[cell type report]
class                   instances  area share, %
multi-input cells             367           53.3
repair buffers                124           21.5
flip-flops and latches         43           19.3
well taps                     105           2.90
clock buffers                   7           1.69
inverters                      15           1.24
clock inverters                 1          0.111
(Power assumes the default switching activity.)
File: config.mk
export PLATFORM = sky130hd
export DESIGN_NAME = alu_dispatch
export DESIGN_NICKNAME = d
export VERILOG_FILES = /design/src/rtl/alu_dispatch.sv
export SDC_FILE = /design/constraint.sdc
export NUM_CORES = 1
export LEC_CHECK = 0
export BUFFER_PORTS_ARGS = -buffer_cell sky130_fd_sc_hd__buf_2
export CAP_MARGIN = 20
export CORE_MARGIN = 3
export CORE_UTILIZATION = 36
export CTS_CLUSTER_SIZE = 28
export DETAILED_ROUTE_END_ITERATION = 10
export SLEW_MARGIN = 20
export SYNTH_ARGS = -nofsm -noshare
export SYNTH_HDL_FRONTEND = slang
export SYNTH_SLANG_ARGS = --single-unit
File: constraint.sdc
create_clock -name clk -period 2.7 [get_ports clk]
set_input_delay 0.54 -clock clk [delete_from_list [all_inputs] [get_ports clk]]
set_output_delay 0.54 -clock clk [all_outputs]
set_load 0.1 [all_outputs]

########################################

REQUIRED WORK
The entries above are to be transcribed in full and without error.

REPLY TO THE TASK
[cell type report]
class                   instances  area share, %
multi-input cells             367           53.3
repair buffers                124           21.5
flip-flops and latches         43           19.3
well taps                     105           2.90
clock buffers                   7           1.69
inverters                      15           1.24
clock inverters                 1          0.111
(Power assumes the default switching activity.)
File: config.mk
export PLATFORM = sky130hd
export DESIGN_NAME = alu_dispatch
export DESIGN_NICKNAME = d
export VERILOG_FILES = /design/src/rtl/alu_dispatch.sv
export SDC_FILE = /design/constraint.sdc
export NUM_CORES = 1
export LEC_CHECK = 0
export BUFFER_PORTS_ARGS = -buffer_cell sky130_fd_sc_hd__buf_2
export CAP_MARGIN = 20
export CORE_MARGIN = 3
export CORE_UTILIZATION = 36
export CTS_CLUSTER_SIZE = 28
export DETAILED_ROUTE_END_ITERATION = 10
export SLEW_MARGIN = 20
export SYNTH_ARGS = -nofsm -noshare
export SYNTH_HDL_FRONTEND = slang
export SYNTH_SLANG_ARGS = --single-unit
File: constraint.sdc
create_clock -name clk -period 2.7 [get_ports clk]
set_input_delay 0.54 -clock clk [delete_from_list [all_inputs] [get_ports clk]]
set_output_delay 0.54 -clock clk [all_outputs]
set_load 0.1 [all_outputs]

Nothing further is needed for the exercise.